(EXERCISE MATERIALS)
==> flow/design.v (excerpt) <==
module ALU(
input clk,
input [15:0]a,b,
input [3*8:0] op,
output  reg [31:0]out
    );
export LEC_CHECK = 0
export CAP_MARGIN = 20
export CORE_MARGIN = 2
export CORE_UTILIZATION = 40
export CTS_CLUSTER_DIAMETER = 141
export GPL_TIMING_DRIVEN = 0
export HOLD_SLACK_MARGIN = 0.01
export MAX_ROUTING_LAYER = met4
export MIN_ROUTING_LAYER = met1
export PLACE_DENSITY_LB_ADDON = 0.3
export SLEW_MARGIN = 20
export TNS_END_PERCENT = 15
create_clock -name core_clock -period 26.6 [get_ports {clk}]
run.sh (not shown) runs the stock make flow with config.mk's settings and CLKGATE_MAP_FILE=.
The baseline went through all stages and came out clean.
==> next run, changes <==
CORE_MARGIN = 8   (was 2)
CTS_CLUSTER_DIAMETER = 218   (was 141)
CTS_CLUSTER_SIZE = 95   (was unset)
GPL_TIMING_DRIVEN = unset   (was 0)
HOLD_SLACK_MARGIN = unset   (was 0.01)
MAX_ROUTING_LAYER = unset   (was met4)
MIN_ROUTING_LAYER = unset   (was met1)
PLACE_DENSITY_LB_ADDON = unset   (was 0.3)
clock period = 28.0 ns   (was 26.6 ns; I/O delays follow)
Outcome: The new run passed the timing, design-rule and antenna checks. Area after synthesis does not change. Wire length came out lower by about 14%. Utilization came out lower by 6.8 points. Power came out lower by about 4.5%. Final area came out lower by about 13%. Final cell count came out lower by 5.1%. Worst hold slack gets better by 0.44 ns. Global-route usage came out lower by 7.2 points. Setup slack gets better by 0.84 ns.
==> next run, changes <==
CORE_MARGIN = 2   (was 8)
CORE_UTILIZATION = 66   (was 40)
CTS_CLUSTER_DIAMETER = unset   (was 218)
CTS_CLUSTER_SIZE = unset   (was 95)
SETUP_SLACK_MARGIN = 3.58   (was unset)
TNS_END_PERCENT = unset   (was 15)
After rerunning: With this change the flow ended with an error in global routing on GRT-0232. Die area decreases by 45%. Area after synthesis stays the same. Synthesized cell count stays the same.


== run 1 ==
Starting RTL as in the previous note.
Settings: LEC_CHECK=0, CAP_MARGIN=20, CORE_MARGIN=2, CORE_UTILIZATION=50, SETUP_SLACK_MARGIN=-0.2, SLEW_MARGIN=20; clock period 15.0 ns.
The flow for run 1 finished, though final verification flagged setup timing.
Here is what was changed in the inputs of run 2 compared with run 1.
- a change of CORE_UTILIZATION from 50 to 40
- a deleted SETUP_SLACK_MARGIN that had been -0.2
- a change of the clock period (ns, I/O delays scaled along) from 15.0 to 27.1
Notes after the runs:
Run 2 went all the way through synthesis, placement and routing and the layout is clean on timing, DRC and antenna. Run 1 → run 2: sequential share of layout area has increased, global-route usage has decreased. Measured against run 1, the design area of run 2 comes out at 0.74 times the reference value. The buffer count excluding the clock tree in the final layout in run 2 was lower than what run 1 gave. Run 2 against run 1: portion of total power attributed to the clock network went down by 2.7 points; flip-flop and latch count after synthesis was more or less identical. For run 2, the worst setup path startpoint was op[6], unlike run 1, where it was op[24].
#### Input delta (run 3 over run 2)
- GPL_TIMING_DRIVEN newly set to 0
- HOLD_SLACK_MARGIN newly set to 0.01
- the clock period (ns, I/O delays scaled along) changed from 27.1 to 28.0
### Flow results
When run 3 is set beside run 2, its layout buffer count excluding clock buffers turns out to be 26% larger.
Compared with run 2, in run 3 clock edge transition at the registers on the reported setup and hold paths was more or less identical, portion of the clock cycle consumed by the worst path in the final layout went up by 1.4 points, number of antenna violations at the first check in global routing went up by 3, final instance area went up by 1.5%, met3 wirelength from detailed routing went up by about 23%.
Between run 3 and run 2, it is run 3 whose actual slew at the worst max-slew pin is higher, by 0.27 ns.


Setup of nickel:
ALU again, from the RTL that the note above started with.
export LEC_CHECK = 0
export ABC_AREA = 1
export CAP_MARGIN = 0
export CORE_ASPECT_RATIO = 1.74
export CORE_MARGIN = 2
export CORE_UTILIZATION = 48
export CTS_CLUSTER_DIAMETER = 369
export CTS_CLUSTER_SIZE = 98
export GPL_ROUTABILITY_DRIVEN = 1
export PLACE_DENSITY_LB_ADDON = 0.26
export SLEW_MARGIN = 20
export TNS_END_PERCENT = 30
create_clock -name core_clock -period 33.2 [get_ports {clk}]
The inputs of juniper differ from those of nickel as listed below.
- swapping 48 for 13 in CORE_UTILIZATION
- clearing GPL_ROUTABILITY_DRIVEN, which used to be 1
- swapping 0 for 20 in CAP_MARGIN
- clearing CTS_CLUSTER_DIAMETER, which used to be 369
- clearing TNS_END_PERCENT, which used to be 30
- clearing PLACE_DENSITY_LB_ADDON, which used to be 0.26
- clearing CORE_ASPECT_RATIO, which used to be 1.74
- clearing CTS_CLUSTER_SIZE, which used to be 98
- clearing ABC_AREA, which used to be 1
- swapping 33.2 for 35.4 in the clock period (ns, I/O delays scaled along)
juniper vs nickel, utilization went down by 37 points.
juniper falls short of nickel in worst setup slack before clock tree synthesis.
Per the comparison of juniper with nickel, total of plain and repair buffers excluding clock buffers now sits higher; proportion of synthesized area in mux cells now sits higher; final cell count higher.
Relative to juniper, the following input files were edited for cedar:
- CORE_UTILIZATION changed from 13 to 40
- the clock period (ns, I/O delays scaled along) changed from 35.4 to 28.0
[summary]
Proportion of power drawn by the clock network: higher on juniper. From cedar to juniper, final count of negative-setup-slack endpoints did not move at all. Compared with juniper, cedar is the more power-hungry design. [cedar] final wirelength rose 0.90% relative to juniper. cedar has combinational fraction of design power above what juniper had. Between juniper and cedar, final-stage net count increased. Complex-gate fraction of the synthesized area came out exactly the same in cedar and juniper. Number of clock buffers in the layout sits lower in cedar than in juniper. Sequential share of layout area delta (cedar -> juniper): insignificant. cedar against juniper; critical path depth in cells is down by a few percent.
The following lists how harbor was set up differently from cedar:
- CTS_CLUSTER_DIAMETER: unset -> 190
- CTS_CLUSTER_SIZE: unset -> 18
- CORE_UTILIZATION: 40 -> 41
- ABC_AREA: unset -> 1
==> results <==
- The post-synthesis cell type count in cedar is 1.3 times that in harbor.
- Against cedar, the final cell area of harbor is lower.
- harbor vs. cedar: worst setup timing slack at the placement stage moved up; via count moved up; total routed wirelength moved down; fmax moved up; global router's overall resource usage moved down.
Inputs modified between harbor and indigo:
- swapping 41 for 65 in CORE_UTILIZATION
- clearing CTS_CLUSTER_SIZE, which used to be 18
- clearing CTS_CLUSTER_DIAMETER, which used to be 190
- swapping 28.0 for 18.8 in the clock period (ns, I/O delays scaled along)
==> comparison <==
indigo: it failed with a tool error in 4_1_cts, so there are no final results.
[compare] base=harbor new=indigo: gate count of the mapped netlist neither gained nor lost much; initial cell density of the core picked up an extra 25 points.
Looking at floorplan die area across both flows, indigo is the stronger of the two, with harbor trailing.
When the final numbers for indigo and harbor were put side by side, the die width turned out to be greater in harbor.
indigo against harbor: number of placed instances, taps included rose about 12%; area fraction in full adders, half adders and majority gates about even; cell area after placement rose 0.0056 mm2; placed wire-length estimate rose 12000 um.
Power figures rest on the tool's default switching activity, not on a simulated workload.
(End EXERCISE MATERIALS)
Working from the material above, retype exactly the lines from the one with "- swapping 0 for 20 in CAP_MARGIN" through the one with "35.4 to 28.0", both included, and only those lines.

▸ RESPONSE BOX:
- swapping 0 for 20 in CAP_MARGIN
- clearing CTS_CLUSTER_DIAMETER, which used to be 369
- clearing TNS_END_PERCENT, which used to be 30
- clearing PLACE_DENSITY_LB_ADDON, which used to be 0.26
- clearing CORE_ASPECT_RATIO, which used to be 1.74
- clearing CTS_CLUSTER_SIZE, which used to be 98
- clearing ABC_AREA, which used to be 1
- swapping 33.2 for 35.4 in the clock period (ns, I/O delays scaled along)
juniper vs nickel, utilization went down by 37 points.
juniper falls short of nickel in worst setup slack before clock tree synthesis.
Per the comparison of juniper with nickel, total of plain and repair buffers excluding clock buffers now sits higher; proportion of synthesized area in mux cells now sits higher; final cell count higher.
Relative to juniper, the following input files were edited for cedar:
- CORE_UTILIZATION changed from 13 to 40
- the clock period (ns, I/O delays scaled along) changed from 35.4 to 28.0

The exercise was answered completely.